Every line below from the one containing "export PLACE_DENSITY = 0.92" through the one containing "set_load 0.02 [all_outputs]" must be transcribed exactly. Omit all lines outside that stretch.

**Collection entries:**
====

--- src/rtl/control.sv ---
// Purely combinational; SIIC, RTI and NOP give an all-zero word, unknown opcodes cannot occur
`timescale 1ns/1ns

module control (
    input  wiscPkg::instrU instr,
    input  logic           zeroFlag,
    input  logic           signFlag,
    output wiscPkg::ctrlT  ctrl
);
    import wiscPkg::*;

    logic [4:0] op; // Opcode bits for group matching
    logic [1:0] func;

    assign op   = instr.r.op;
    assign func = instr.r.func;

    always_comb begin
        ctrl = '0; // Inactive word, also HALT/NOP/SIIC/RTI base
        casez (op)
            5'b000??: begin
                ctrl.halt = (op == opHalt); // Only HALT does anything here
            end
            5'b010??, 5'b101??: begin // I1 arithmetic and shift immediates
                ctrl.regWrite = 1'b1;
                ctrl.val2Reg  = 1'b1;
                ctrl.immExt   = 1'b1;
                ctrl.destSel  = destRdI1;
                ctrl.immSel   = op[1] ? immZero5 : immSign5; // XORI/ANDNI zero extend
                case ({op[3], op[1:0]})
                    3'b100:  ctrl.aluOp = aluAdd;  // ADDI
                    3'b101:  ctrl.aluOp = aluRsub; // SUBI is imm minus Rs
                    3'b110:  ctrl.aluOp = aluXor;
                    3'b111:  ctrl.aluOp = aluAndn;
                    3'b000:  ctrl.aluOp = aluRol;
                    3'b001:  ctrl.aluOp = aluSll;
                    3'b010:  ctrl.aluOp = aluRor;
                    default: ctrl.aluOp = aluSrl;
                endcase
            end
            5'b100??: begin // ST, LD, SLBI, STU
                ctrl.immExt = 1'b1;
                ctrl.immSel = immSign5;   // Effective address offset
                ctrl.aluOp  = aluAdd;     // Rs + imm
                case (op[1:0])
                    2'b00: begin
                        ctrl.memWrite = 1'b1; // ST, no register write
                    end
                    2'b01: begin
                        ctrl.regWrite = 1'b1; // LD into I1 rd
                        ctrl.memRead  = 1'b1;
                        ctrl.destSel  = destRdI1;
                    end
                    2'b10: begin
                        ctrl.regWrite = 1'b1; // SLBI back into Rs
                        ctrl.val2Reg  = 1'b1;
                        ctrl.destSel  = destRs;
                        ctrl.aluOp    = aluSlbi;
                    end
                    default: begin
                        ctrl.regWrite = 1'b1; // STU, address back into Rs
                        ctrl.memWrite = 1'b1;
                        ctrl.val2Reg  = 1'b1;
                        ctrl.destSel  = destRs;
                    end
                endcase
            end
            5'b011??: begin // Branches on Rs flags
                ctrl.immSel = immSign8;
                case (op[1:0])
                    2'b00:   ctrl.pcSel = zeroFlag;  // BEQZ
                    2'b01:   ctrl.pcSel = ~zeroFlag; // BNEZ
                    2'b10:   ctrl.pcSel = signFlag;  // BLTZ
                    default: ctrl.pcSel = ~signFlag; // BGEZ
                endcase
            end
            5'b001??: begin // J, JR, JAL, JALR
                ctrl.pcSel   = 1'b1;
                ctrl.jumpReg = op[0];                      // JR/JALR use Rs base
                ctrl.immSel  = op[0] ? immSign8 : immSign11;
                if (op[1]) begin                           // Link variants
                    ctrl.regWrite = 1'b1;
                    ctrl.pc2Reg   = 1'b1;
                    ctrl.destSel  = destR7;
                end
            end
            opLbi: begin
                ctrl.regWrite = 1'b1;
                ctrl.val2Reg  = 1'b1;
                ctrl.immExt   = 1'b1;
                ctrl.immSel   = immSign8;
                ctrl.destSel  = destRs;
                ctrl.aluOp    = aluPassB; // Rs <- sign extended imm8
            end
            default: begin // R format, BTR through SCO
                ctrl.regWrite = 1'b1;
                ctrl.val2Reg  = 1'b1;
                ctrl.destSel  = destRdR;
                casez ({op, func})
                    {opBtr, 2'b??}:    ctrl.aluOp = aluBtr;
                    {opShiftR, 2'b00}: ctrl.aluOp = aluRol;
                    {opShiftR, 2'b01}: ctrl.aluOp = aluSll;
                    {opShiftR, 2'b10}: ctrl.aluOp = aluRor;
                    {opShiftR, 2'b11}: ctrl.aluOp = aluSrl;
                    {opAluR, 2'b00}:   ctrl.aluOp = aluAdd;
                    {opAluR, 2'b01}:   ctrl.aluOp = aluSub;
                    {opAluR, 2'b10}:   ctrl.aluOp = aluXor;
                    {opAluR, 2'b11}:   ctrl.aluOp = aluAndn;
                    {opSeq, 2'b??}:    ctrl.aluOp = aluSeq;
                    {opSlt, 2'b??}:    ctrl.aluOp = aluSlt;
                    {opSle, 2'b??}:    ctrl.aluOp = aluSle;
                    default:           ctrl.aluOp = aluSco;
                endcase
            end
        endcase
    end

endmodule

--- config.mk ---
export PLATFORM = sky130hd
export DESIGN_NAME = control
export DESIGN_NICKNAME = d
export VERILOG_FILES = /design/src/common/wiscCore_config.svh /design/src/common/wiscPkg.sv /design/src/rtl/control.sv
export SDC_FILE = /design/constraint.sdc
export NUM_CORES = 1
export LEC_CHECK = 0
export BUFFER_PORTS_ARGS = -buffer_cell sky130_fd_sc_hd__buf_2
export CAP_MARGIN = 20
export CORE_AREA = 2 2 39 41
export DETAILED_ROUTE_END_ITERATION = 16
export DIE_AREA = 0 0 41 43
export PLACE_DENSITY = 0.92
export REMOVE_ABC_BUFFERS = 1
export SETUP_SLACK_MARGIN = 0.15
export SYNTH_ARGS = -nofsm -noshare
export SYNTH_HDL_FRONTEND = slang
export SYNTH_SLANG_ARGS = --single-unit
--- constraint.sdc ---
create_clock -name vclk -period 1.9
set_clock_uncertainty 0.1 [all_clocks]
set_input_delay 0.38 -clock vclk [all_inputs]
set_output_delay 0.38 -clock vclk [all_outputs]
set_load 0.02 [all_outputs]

====

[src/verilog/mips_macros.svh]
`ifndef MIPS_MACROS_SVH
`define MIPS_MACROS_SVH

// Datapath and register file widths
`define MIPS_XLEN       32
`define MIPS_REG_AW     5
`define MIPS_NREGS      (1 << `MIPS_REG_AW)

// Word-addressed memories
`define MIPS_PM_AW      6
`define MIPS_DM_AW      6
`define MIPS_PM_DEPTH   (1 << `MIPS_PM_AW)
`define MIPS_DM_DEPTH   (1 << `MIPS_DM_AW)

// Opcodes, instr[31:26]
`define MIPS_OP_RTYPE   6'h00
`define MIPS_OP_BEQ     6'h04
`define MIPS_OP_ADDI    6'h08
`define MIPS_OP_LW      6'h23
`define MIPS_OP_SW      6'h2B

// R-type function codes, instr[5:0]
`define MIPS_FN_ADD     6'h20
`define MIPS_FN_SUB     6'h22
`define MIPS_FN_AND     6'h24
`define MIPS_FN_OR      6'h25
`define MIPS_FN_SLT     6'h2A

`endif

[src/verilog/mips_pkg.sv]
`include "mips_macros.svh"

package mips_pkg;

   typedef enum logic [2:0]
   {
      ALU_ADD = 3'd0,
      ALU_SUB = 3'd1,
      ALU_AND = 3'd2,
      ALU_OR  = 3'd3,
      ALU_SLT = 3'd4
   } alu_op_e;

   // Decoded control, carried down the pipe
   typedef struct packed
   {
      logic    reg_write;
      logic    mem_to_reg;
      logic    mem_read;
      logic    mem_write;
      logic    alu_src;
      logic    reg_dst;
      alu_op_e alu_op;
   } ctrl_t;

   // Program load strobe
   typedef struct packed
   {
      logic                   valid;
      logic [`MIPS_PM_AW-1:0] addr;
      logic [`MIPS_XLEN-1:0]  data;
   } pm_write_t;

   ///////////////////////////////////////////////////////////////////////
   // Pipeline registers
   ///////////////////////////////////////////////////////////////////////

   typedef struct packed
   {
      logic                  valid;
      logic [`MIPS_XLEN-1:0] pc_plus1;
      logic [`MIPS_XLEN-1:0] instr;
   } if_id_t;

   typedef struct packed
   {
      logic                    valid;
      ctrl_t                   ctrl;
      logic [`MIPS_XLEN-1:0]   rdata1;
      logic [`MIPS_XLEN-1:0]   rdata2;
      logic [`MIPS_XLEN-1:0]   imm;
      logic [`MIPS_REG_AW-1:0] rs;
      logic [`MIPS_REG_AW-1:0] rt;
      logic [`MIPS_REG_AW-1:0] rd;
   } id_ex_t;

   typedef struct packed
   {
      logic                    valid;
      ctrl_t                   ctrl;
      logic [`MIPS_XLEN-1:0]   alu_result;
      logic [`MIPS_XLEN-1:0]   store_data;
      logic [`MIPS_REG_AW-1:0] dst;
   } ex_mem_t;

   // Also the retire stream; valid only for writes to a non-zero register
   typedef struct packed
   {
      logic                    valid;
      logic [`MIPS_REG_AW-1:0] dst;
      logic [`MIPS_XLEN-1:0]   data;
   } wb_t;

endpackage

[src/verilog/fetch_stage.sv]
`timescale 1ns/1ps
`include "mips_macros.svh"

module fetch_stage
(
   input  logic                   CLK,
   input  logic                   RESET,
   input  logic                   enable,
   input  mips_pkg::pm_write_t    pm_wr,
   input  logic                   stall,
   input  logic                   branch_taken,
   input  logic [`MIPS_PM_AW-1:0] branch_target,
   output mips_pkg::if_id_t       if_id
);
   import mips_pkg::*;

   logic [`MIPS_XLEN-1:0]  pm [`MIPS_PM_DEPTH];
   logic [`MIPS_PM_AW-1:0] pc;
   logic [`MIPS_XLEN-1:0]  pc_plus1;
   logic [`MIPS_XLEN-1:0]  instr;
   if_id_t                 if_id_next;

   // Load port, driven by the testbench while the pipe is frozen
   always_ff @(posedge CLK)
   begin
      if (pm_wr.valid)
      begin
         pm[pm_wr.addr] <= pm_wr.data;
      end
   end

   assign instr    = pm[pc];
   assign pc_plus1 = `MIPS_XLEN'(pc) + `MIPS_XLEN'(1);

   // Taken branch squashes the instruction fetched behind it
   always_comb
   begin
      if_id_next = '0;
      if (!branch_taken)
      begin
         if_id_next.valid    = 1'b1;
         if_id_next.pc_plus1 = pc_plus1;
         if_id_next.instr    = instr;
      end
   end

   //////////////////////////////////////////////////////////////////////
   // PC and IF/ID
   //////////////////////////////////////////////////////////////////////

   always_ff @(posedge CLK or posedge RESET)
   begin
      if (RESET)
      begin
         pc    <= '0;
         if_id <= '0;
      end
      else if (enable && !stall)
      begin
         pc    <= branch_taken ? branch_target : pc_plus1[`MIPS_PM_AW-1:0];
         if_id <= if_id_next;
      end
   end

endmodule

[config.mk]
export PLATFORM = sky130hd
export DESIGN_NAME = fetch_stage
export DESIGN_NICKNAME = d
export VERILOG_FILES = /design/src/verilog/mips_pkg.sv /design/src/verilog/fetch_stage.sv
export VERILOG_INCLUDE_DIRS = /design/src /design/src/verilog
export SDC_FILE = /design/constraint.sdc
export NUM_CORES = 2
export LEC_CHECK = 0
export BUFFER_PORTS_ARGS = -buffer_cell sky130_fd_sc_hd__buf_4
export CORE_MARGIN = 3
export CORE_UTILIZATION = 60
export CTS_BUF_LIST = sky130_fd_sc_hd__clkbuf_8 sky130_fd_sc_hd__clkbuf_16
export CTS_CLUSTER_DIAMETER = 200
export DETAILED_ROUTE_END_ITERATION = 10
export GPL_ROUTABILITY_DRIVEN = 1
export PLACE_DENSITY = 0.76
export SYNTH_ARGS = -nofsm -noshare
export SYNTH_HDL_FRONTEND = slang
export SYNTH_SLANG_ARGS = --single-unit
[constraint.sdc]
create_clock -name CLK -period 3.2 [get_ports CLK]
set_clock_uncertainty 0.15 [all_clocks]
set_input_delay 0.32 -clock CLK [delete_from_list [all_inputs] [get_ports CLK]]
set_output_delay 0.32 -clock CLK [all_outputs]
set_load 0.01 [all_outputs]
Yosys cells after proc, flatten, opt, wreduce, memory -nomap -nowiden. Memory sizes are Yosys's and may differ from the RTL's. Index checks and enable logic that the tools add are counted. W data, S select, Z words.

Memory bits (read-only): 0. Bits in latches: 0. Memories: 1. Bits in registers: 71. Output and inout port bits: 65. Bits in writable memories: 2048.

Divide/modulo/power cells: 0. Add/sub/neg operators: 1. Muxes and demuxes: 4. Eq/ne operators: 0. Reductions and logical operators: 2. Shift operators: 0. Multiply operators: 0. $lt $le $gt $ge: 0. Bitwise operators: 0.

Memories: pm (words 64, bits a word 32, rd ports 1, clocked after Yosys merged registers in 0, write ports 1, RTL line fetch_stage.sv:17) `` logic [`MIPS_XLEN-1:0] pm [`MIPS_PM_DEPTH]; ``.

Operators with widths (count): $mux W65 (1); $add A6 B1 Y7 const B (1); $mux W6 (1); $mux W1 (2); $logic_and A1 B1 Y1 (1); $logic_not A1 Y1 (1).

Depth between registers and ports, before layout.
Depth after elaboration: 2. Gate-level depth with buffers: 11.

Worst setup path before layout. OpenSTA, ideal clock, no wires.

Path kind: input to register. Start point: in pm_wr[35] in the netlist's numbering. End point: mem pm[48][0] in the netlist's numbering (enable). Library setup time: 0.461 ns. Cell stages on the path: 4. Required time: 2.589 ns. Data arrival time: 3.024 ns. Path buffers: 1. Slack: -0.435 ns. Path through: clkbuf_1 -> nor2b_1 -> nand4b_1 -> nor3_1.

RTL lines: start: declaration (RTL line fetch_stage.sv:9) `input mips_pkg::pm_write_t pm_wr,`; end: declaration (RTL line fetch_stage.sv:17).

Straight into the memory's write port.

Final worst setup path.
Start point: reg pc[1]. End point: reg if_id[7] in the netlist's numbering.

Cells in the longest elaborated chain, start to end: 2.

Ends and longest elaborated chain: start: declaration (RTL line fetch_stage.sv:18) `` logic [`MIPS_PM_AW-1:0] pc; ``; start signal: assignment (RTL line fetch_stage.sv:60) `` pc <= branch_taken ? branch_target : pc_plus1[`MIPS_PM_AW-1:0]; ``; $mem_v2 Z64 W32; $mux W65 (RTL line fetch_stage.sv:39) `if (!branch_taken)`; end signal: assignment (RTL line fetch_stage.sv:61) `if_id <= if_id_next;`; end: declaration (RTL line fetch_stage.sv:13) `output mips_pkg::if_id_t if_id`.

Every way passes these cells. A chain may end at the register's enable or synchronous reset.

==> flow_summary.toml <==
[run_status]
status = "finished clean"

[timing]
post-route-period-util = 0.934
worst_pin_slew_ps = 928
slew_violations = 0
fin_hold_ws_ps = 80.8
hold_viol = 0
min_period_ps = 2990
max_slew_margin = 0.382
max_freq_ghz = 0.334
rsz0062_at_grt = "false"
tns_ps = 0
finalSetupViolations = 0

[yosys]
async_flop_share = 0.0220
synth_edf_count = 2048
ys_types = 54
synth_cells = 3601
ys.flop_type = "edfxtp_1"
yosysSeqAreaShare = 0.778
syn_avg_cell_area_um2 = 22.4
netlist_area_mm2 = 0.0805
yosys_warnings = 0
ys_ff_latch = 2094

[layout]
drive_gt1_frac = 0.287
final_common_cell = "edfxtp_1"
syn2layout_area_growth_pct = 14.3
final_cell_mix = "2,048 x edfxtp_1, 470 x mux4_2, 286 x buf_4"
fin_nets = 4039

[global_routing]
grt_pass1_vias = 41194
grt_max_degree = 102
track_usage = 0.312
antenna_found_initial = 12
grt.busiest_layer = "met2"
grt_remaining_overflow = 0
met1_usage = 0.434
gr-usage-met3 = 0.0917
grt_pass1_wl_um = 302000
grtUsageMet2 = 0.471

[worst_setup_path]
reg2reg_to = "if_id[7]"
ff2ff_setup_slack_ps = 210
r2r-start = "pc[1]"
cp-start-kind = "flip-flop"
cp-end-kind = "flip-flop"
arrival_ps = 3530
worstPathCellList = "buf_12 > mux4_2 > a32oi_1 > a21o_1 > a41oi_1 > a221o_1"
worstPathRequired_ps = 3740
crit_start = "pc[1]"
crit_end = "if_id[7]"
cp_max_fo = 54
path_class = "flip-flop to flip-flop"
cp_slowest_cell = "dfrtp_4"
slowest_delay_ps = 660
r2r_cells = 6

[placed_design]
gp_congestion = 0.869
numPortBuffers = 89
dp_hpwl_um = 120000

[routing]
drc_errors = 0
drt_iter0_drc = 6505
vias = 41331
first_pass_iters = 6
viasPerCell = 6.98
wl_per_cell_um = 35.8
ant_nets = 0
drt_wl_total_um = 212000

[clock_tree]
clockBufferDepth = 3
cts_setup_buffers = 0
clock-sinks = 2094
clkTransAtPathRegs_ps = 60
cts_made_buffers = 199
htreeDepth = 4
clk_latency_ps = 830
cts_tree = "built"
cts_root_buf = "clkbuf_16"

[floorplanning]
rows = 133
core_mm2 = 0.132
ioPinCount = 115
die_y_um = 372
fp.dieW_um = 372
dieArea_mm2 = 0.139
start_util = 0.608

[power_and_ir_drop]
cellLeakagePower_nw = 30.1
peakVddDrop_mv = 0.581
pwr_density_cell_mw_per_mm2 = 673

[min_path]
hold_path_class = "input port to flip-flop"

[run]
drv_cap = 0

====

**Response to this exercise:**
export PLACE_DENSITY = 0.92
export REMOVE_ABC_BUFFERS = 1
export SETUP_SLACK_MARGIN = 0.15
export SYNTH_ARGS = -nofsm -noshare
export SYNTH_HDL_FRONTEND = slang
export SYNTH_SLANG_ARGS = --single-unit
--- constraint.sdc ---
create_clock -name vclk -period 1.9
set_clock_uncertainty 0.1 [all_clocks]
set_input_delay 0.38 -clock vclk [all_inputs]
set_output_delay 0.38 -clock vclk [all_outputs]
set_load 0.02 [all_outputs]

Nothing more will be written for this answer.